EXERCISE PROMPT
Write down, unchanged, the entries from the first line through the line holding "modport source (output valid, output sample_ch1, output". Include no other line.

Items from a data source:

= = =

<file path="src/dcsma_pkg.sv">
package dcsma_pkg;

	// field widths
	localparam int unsigned SAMPLE_W = 12;
	localparam int unsigned MV_W     = 12;

	// scaling constants: mv = code * FULL_SCALE_MV / FULL_SCALE_CODE
	localparam int unsigned FULL_SCALE_CODE = 4095;
	localparam int unsigned FULL_SCALE_MV   = 3300;

	// width of code * FULL_SCALE_MV
	localparam int unsigned PROD_W = 24;

endpackage

</file>
<file path="src/dcsma_if.sv">
interface dcsma_in_if;
	logic                             valid;
	logic                             ready;
	logic [dcsma_pkg::SAMPLE_W-1:0]   sample_ch1;
	logic [dcsma_pkg::SAMPLE_W-1:0]   sample_ch2;

	modport source (output valid, output sample_ch1, output sample_ch2, input ready);
	modport sink   (input valid, input sample_ch1, input sample_ch2, output ready);
endinterface

interface dcsma_out_if;
	logic                         valid;
	logic                         ready;
	logic [dcsma_pkg::MV_W-1:0]   millivolts_ch1;
	logic [dcsma_pkg::MV_W-1:0]   millivolts_ch2;
	logic [dcsma_pkg::MV_W-1:0]   average_ch1;
	logic [dcsma_pkg::MV_W-1:0]   average_ch2;
	logic                         window_full;

	modport source (output valid, output millivolts_ch1, output millivolts_ch2,
		output average_ch1, output average_ch2, output window_full, input ready);
	modport sink   (input valid, input millivolts_ch1, input millivolts_ch2,
		input average_ch1, input average_ch2, input window_full, output ready);
endinterface

</file>
<file path="src/dual_channel_adc_scale_moving_average_unit.sv">
// Two-channel ADC scaler with a boxcar moving average.
// sample_in takes a pair of 12-bit conversions per request; result_out gives
// both values in millivolts (code*3300/4095, truncated), the truncated mean of
// the last WINDOW_LENGTH millivolt values of each channel, and window_full.
// Pairs that arrive before the first pair with a nonzero second sample are
// consumed and dropped; that pair and every later pair give one result.
// Throughput: one pair per cycle while result_out is not stalled, set by the
// four registered stages (input, scale, window update, average).
// Reset closes the gate, empties the window (ring contents are ignored until
// rewritten, tracked by the slot pointer and fill flag) and clears the sums.
// When result_out stalls, the result holds steady and the stages behind it
// keep taking pairs until all four are occupied; then sample_in.ready drops.
module dual_channel_adc_scale_moving_average_unit #(
	parameter int unsigned WINDOW_LENGTH = 16
) (
	input  logic         clk,
	input  logic         arst_n,
	dcsma_in_if.sink     sample_in,
	dcsma_out_if.source  result_out
);
	import dcsma_pkg::*;

	localparam int unsigned SUM_W = $clog2(WINDOW_LENGTH * FULL_SCALE_MV + 1);

	logic                gate_q;
	logic                accept;
	logic                pass;
	logic                v1_s1, v2_s2, v3_s3, v4_s4;
	logic                rdy1, rdy2, rdy3, rdy4;
	logic [SAMPLE_W-1:0] ch1_s1, ch2_s1;
	logic [MV_W-1:0]     mv1_s2, mv2_s2;
	logic [MV_W-1:0]     mv1_s3, mv2_s3;
	logic [SUM_W-1:0]    sum1_s3, sum2_s3;
	logic                full_s3;
	logic [MV_W-1:0]     mv1_s4, mv2_s4;
	logic [MV_W-1:0]     avg1_s4, avg2_s4;
	logic                full_s4;

	// stage handshake, each stage frees as its successor takes its item
	always_comb begin
		rdy4   = !v4_s4 || result_out.ready;
		rdy3   = !v3_s3 || rdy4;
		rdy2   = !v2_s2 || rdy3;
		rdy1   = !v1_s1 || rdy2;
		accept = sample_in.valid && rdy1;
		pass   = gate_q || (sample_in.sample_ch2 != '0);
	end

	assign sample_in.ready = rdy1;

	// start gate and stage valids
	always_ff @(posedge clk or negedge arst_n) begin
		if (!arst_n) begin
			gate_q <= 1'b0;
			v1_s1  <= 1'b0;
			v2_s2  <= 1'b0;
			v3_s3  <= 1'b0;
			v4_s4  <= 1'b0;
		end else begin
			if (accept && pass) begin
				gate_q <= 1'b1;
			end
			if (rdy1) begin
				v1_s1 <= accept && pass;
			end
			if (rdy2) begin
				v2_s2 <= v1_s1;
			end
			if (rdy3) begin
				v3_s3 <= v2_s2;
			end
			if (rdy4) begin
				v4_s4 <= v3_s3;
			end
		end
	end

	// input register
	always_ff @(posedge clk) begin
		if (accept) begin
			ch1_s1 <= sample_in.sample_ch1;
			ch2_s1 <= sample_in.sample_ch2;
		end
	end

	// millivolt scaling
	dcsma_scale u_scale_ch1 (
		.clk   (clk),
		.load  (rdy2),
		.code  (ch1_s1),
		.mv_s2 (mv1_s2)
	);

	dcsma_scale u_scale_ch2 (
		.clk   (clk),
		.load  (rdy2),
		.code  (ch2_s1),
		.mv_s2 (mv2_s2)
	);

	// ring update and running sums
	dcsma_window #(
		.WINDOW_LENGTH (WINDOW_LENGTH)
	) u_window (
		.clk     (clk),
		.arst_n  (arst_n),
		.load    (rdy3),
		.commit  (v2_s2 && rdy3),
		.mv1     (mv1_s2),
		.mv2     (mv2_s2),
		.mv1_s3  (mv1_s3),
		.mv2_s3  (mv2_s3),
		.sum1_s3 (sum1_s3),
		.sum2_s3 (sum2_s3),
		.full_s3 (full_s3)
	);

	// window means
	dcsma_average #(
		.WINDOW_LENGTH (WINDOW_LENGTH)
	) u_avg_ch1 (
		.clk   (clk),
		.load  (rdy4),
		.sum   (sum1_s3),
		.avg_q (avg1_s4)
	);

	dcsma_average #(
		.WINDOW_LENGTH (WINDOW_LENGTH)
	) u_avg_ch2 (
		.clk   (clk),
		.load  (rdy4),
		.sum   (sum2_s3),
		.avg_q (avg2_s4)
	);

	// output register
	always_ff @(posedge clk) begin
		if (rdy4) begin
			mv1_s4  <= mv1_s3;
			mv2_s4  <= mv2_s3;
			full_s4 <= full_s3;
		end
	end

	assign result_out.valid          = v4_s4;
	assign result_out.millivolts_ch1 = mv1_s4;
	assign result_out.millivolts_ch2 = mv2_s4;
	assign result_out.average_ch1    = avg1_s4;
	assign result_out.average_ch2    = avg2_s4;
	assign result_out.window_full    = full_s4;

endmodule

</file>
<file path="src/dcsma_scale.sv">
module dcsma_scale (
	input  logic                            clk,
	input  logic                            load,
	input  logic [dcsma_pkg::SAMPLE_W-1:0]  code,
	output logic [dcsma_pkg::MV_W-1:0]      mv_s2
);
	import dcsma_pkg::*;

	logic [PROD_W-1:0]   prod;
	logic [MV_W-1:0]     q_est;
	logic [SAMPLE_W:0]   rem;
	logic [MV_W-1:0]     mv;

	// code * 3300, then divide by 4095 as prod/4096 plus one correction step
	// prod = 4095*q_est + (low bits + q_est), and that remainder stays below 2*4095
	always_comb begin
		prod  = PROD_W'(code) * PROD_W'(FULL_SCALE_MV);
		q_est = MV_W'(prod[PROD_W-1:SAMPLE_W]);
		rem   = {1'b0, prod[SAMPLE_W-1:0]} + (SAMPLE_W+1)'(q_est);
		mv    = q_est + MV_W'(rem >= (SAMPLE_W+1)'(FULL_SCALE_CODE));
	end

	// scaled value register
	always_ff @(posedge clk) begin
		if (load) begin
			mv_s2 <= mv;
		end
	end

endmodule

</file>
<file path="src/dcsma_window.sv">
module dcsma_window #(
	parameter int unsigned WINDOW_LENGTH = 16
) (
	input  logic                          clk,
	input  logic                          arst_n,
	input  logic                          load,
	input  logic                          commit,
	input  logic [dcsma_pkg::MV_W-1:0]    mv1,
	input  logic [dcsma_pkg::MV_W-1:0]    mv2,
	output logic [dcsma_pkg::MV_W-1:0]    mv1_s3,
	output logic [dcsma_pkg::MV_W-1:0]    mv2_s3,
	output logic [$clog2(WINDOW_LENGTH*dcsma_pkg::FULL_SCALE_MV+1)-1:0] sum1_s3,
	output logic [$clog2(WINDOW_LENGTH*dcsma_pkg::FULL_SCALE_MV+1)-1:0] sum2_s3,
	output logic                          full_s3
);
	import dcsma_pkg::*;

	localparam int unsigned SUM_W  = $clog2(WINDOW_LENGTH * FULL_SCALE_MV + 1);
	localparam int unsigned IDX_W  = (WINDOW_LENGTH > 1) ? $clog2(WINDOW_LENGTH) : 1;
	localparam int unsigned WORD_W = 2 * MV_W;

	logic [WORD_W-1:0] ring_mem [WINDOW_LENGTH];
	logic [WORD_W-1:0] rd_q;
	logic [WORD_W-1:0] wd_q;
	logic              byp_q;
	logic [IDX_W-1:0]  idx_q;
	logic [IDX_W-1:0]  idx_nxt;
	logic              filled_q;
	logic [SUM_W-1:0]  sum1_q;
	logic [SUM_W-1:0]  sum2_q;
	logic [SUM_W-1:0]  sum1_nxt;
	logic [SUM_W-1:0]  sum2_nxt;
	logic              last;
	logic [WORD_W-1:0] wdata;
	logic [WORD_W-1:0] old_word;

	// slot pointer; the slot being replaced is written before only once the ring has wrapped
	always_comb begin
		last    = (idx_q == IDX_W'(WINDOW_LENGTH - 1));
		idx_nxt = idx_q;
		if (commit) begin
			idx_nxt = last ? '0 : idx_q + IDX_W'(1);
		end
		wdata = {mv2, mv1};
		if (!filled_q) begin
			old_word = '0;
		end else if (byp_q) begin
			old_word = wd_q;
		end else begin
			old_word = rd_q;
		end
		sum1_nxt = sum1_q - SUM_W'(old_word[MV_W-1:0]) + SUM_W'(mv1);
		sum2_nxt = sum2_q - SUM_W'(old_word[WORD_W-1:MV_W]) + SUM_W'(mv2);
	end

	// ring memory, read one request ahead at the next slot
	always_ff @(posedge clk) begin
		if (commit) begin
			ring_mem[idx_q] <= wdata;
		end
		rd_q <= ring_mem[idx_nxt];
		wd_q <= wdata;
	end

	// read-during-write bypass, only hit with a one-entry window
	always_ff @(posedge clk or negedge arst_n) begin
		if (!arst_n) begin
			byp_q <= 1'b0;
		end else begin
			byp_q <= commit && (idx_nxt == idx_q);
		end
	end

	// pointer, fill state and running sums
	always_ff @(posedge clk or negedge arst_n) begin
		if (!arst_n) begin
			idx_q    <= '0;
			filled_q <= 1'b0;
			sum1_q   <= '0;
			sum2_q   <= '0;
		end else if (commit) begin
			idx_q    <= idx_nxt;
			filled_q <= filled_q | last;
			sum1_q   <= sum1_nxt;
			sum2_q   <= sum2_nxt;
		end
	end

	// stage 3 payload
	always_ff @(posedge clk) begin
		if (load) begin
			mv1_s3  <= mv1;
			mv2_s3  <= mv2;
			sum1_s3 <= sum1_nxt;
			sum2_s3 <= sum2_nxt;
			full_s3 <= filled_q | last;
		end
	end

endmodule

</file>
<file path="src/dcsma_average.sv">
module dcsma_average #(
	parameter int unsigned WINDOW_LENGTH = 16
) (
	input  logic                        clk,
	input  logic                        load,
	input  logic [$clog2(WINDOW_LENGTH*dcsma_pkg::FULL_SCALE_MV+1)-1:0] sum,
	output logic [dcsma_pkg::MV_W-1:0]  avg_q
);
	import dcsma_pkg::*;

	localparam int unsigned SUM_W   = $clog2(WINDOW_LENGTH * FULL_SCALE_MV + 1);
	localparam int unsigned LOG_W   = $clog2(WINDOW_LENGTH);
	localparam int unsigned SHIFT   = SUM_W + LOG_W;
	localparam int unsigned RECIP_W = SUM_W + 2;
	localparam longint unsigned RECIP =
		((64'd1 << SHIFT) + WINDOW_LENGTH - 1) / WINDOW_LENGTH;

	logic [SUM_W+RECIP_W-1:0] prod;

	// sum / WINDOW_LENGTH as multiply by rounded-up reciprocal, exact over the sum range
	always_comb begin
		prod = (SUM_W+RECIP_W)'(sum) * (SUM_W+RECIP_W)'(RECIP_W'(RECIP));
	end

	// result register
	always_ff @(posedge clk) begin
		if (load) begin
			avg_q <= prod[SHIFT +: MV_W];
		end
	end

endmodule
</file>
<file path="src/flat_wrapper.sv">
// flat-port wrapper written by rule: the top's interface ports become plain ports
module dual_channel_adc_scale_moving_average_unit_flat import dcsma_pkg::*;
#(
	parameter int unsigned WINDOW_LENGTH = 16
)
  (clk, arst_n, sample_in_valid, sample_in_sample_ch1, sample_in_sample_ch2, sample_in_ready, result_out_valid, result_out_millivolts_ch1, result_out_millivolts_ch2, result_out_average_ch1, result_out_average_ch2, result_out_window_full, result_out_ready);
  dcsma_in_if sample_in_i ();
  dcsma_out_if result_out_i ();
  input  logic clk;
  input  logic arst_n;
  input wire logic [$bits(sample_in_i.valid)-1:0] sample_in_valid;
  input wire logic [$bits(sample_in_i.sample_ch1)-1:0] sample_in_sample_ch1;
  input wire logic [$bits(sample_in_i.sample_ch2)-1:0] sample_in_sample_ch2;
  output wire logic [$bits(sample_in_i.ready)-1:0] sample_in_ready;
  output wire logic [$bits(result_out_i.valid)-1:0] result_out_valid;
  output wire logic [$bits(result_out_i.millivolts_ch1)-1:0] result_out_millivolts_ch1;
  output wire logic [$bits(result_out_i.millivolts_ch2)-1:0] result_out_millivolts_ch2;
  output wire logic [$bits(result_out_i.average_ch1)-1:0] result_out_average_ch1;
  output wire logic [$bits(result_out_i.average_ch2)-1:0] result_out_average_ch2;
  output wire logic [$bits(result_out_i.window_full)-1:0] result_out_window_full;
  input wire logic [$bits(result_out_i.ready)-1:0] result_out_ready;
  assign sample_in_i.valid = sample_in_valid;
  assign sample_in_i.sample_ch1 = sample_in_sample_ch1;
  assign sample_in_i.sample_ch2 = sample_in_sample_ch2;
  assign sample_in_ready = sample_in_i.ready;
  assign result_out_valid = result_out_i.valid;
  assign result_out_millivolts_ch1 = result_out_i.millivolts_ch1;
  assign result_out_millivolts_ch2 = result_out_i.millivolts_ch2;
  assign result_out_average_ch1 = result_out_i.average_ch1;
  assign result_out_average_ch2 = result_out_i.average_ch2;
  assign result_out_window_full = result_out_i.window_full;
  assign result_out_i.ready = result_out_ready;
  dual_channel_adc_scale_moving_average_unit #(.WINDOW_LENGTH(WINDOW_LENGTH)) u_core (.clk(clk), .arst_n(arst_n), .sample_in(sample_in_i), .result_out(result_out_i));
endmodule
</file>
<file path="config.mk">
export PLATFORM = sky130hd
export DESIGN_NAME = dual_channel_adc_scale_moving_average_unit_flat
export DESIGN_NICKNAME = d
export VERILOG_FILES = /design/src/dcsma_pkg.sv /design/src/dcsma_if.sv /design/src/dual_channel_adc_scale_moving_average_unit.sv /design/src/dcsma_scale.sv /design/src/dcsma_window.sv /design/src/dcsma_average.sv /design/src/flat_wrapper.sv
export SDC_FILE = /design/constraint.sdc
export NUM_CORES = 1
export LEC_CHECK = 0
export BUFFER_PORTS_ARGS = -buffer_cell sky130_fd_sc_hd__buf_2
export CAP_MARGIN = 20
export CORE_MARGIN = 2
export CORE_UTILIZATION = 35
export CTS_BUF_LIST = sky130_fd_sc_hd__clkbuf_16
export DETAILED_ROUTE_END_ITERATION = 8
export GPL_ROUTABILITY_DRIVEN = 0
export PLACE_DENSITY = 0.48
export SYNTH_ARGS = -nofsm -noshare
export SYNTH_HDL_FRONTEND = slang
export SYNTH_SLANG_ARGS = --single-unit
export TNS_END_PERCENT = 30
</file>
<file path="constraint.sdc">
create_clock -name clk -period 10.2 [get_ports clk]
set_clock_uncertainty 0.1 [all_clocks]
set_input_delay 1.53 -clock clk [delete_from_list [all_inputs] [get_ports clk]]
set_output_delay 1.53 -clock clk [all_outputs]
set_load 0.02 [all_outputs]
</file>
==> results.cfg <==
[synthesis]
synth_simple_gate_area_frac = 0.0828
synth-warning-count = 0
syn_nets = 2639
synth-edff-count = 530
syn_inst = 2323
synth.distinct_cells = 81
synth_area_um2 = 30900
synth_top_family_by_area = adder cells
ys.flop_type = edfxtp_1
async_flop_share = 0.0692
synth_fa_ha_area_frac = 0.138
synth_mux_area_frac = 0.0597
yosysSeqAreaShare = 0.581
syn_avg_cell_area_um2 = 13.3
synth_compound_area_frac = 0.0720
synth-seq-cells = 621
synth-xor-area-share = 0.0291

[cts]
cts.sinks = 621
cts_setup_buffers = 0
ctsResizeCount = 0
postCtsHoldBufs = 0
cts_tree = yes
clkSlewWorstSetupHoldPaths_ns = 0.06
cts_made_buffers = 72
ctsRootBufferMaster = clkbuf_16
max-clock-path-buffers = 3
cts_max_level = 3
clkLatencyLatePin_ns = 0.61

[floorplanning]
initial_core_util = 0.354
core_um2 = 87200
std_cell_rows = 108
die_w_um = 301
fp.dieH_um = 301
io_pins = 79
dieArea_um2 = 90600

[worst_hold_path]
min_path_cells = 0
hp-class = flop to flop

[critical_path]
crit_top_cell = ha_1
worst_r2r_endpoint = u_core.u_scale_ch2.mv_s2[6]
startpoint_type = flop
cp_max_fo = 6
cp.required_ns = 10.45
arrival_ns = 8.76
crit_end = u_core.u_scale_ch2.mv_s2[6]
crit_start = u_core.ch2_s1[1]
rr_worst_depth = 33
r2r_slack_ns = 1.69
critPathKind = flop to flop
slowest_delay_ns = 0.55
crit_slowest_cell = or4_2
setup.worst_path.end_class = flop
r2r-start = u_core.ch2_s1[1]

[route]
route.detailed.drc = 0
drt_wl_total_mm = 68.3
postRouteAntennaNets = 0
top_layer_used = met4
wl_met2_mm = 32.3
wl_met1_mm = 32.2
drtIter0Drc = 925
vias_per_cell = 4.91
wl_per_cell_um = 18.6
dr_total_vias = 18011
first_pass_iters = 6
route.met3.wl_mm = 2.41

[layout]
fill_cells = 8110
finalNonFillerCells = 3665
final_common_cell = edfxtp_1
mostFrequentLayoutCells = edfxtp_1, nand2_1, inv_1
syn2layout_area_growth_pct = 14.0
multi_input_area_um2 = 11800
final_nets = 2767
post-route-util = 0.404
drive_gt1_frac = 0.118
register_area_um2 = 18000

[place]
hpwlAfterDp_mm = 44.3
port_buffers = 78
place_inst = 3531

[sta]
fmax_mhz = 118
rsz0062_at_grt = no
fin_tns_setup_ns = 0
final.min_clock_period_ns = 8.51
hold_viol = 0
final-max-slew-violation-count = 0
worst_pin_slew_ns = 1.13
post-route-period-util = 0.834
slew_headroom = 0.249
setup_violations = 0

[global_routing]
grt_pass1_wl_mm = 107
grt_usage = 0.153
grt_max_degree = 142
grt_overflow_total = 0
grt_pass1_vias = 18578
antenna_found_initial = 2

[status]
status = finished clean

[flow_run]
cap_violations = 0
[worst max-delay path, delay by kind of cell (launching register included)]
family | cells | cell delay, ns
fa+ha+maj | 9 | 3.30
flops | 1 | 0.53
buf+inv | 4 | 0.21
compound gates | 9 | 1.68
xor+xnor | 3 | 0.68
mux | 1 | 0.21
simple gates | 7 | 1.54
[cell usage after synthesis (all sizes together), types with 43 or more instances]
cell    number  area [um2]
mux2i      122        1220
xnor2       61         542
a21oi       77         412
fa          82        1640
nor2        56         210
o21ai       51         259
dfxtp       48         961
ha         206        2580
inv        220         826
dfrtp       43        1080
clkbuf      54         203
nand2      257         965
edfxtp     530       15900
and3        72         450
[final cells by class]
cell class	count	share of cell area
well taps	1155	0.0411
repair buffers	130	0.0224
multi-input cells	1404	0.336
flip-flops and latches	621	0.510
clock buffers	73	0.0519
inverters	222	0.0239
clock inverters	58	0.0146
diodes	2	0.000142
[per-stage QoR]
step | cell area (um2) | hold WS (ns) | setup WS [ns]
6_report | 35200 | 0.316 | 1.69
5_1_grt | 35200 | 0.322 | 1.14
4_1_cts | 35200 | 0.317 | 1.66
3_5_place_dp | 32800 | 0.305 | 1.67
3_3_place_gp | 32800 | 0.302 | 1.84
2_1_floorplan | 30900 | 0.300 | 2.51
[layer usage]
| metal | vias up | track usage |
|---|---|---|
| li1 | 8680 | - |
| met1 | 8969 | 0.210 |
| met2 | 278 | 0.253 |
| met3 | 84 | 0.0224 |
| met4 | 0 | 0.0412 |
| met5 | - | 0 |
[logic make-up after synthesis]
group / count (synthesis)
AOI/OAI and AO/OA: 325
xor gates and xnor gates: 95
adders and majority gates: 291
buffers and inverters: 298
DFF: 621
muxes: 153
other: 1
and+or+nand+nor: 539
[sequential cells by signal, indices dropped and copies added (netlist names), 16 cells and up]
name                      flops
u_core.u_window.rd_q         24
u_core.u_window.ring_mem    384
u_core.u_window.sum1_q       16
u_core.u_window.sum2_q       16
u_core.u_window.wd_q         24
[how the worst min path moves through the flow]
stage	startpoint	to
6_report	u_core.u_window.sum2_s3[13]	u_core.u_avg_ch2.avg_q[9]
5_1_grt	u_core.u_window.sum2_s3[15]	u_core.u_avg_ch2.avg_q[11]
4_1_cts	u_core.u_window.sum2_s3[5]	u_core.u_avg_ch2.avg_q[1]
3_5_place_dp	u_core.u_window.mv2_s3[9]	u_core.result_out.millivolts_ch2[9]
3_3_place_gp	u_core.u_window.sum1_s3[12]	u_core.u_avg_ch1.avg_q[8]
2_1_floorplan	u_core.u_window.mv1_s3[0]	u_core.result_out.millivolts_ch1[0]
Power is not shown: default switching activity piles up to over one toggle a cycle in this logic, so the estimate is an artifact.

= = =

WRITTEN REPLY
<file path="src/dcsma_pkg.sv">
package dcsma_pkg;

	// field widths
	localparam int unsigned SAMPLE_W = 12;
	localparam int unsigned MV_W     = 12;

	// scaling constants: mv = code * FULL_SCALE_MV / FULL_SCALE_CODE
	localparam int unsigned FULL_SCALE_CODE = 4095;
	localparam int unsigned FULL_SCALE_MV   = 3300;

	// width of code * FULL_SCALE_MV
	localparam int unsigned PROD_W = 24;

endpackage

</file>
<file path="src/dcsma_if.sv">
interface dcsma_in_if;
	logic                             valid;
	logic                             ready;
	logic [dcsma_pkg::SAMPLE_W-1:0]   sample_ch1;
	logic [dcsma_pkg::SAMPLE_W-1:0]   sample_ch2;

	modport source (output valid, output sample_ch1, output sample_ch2, input ready);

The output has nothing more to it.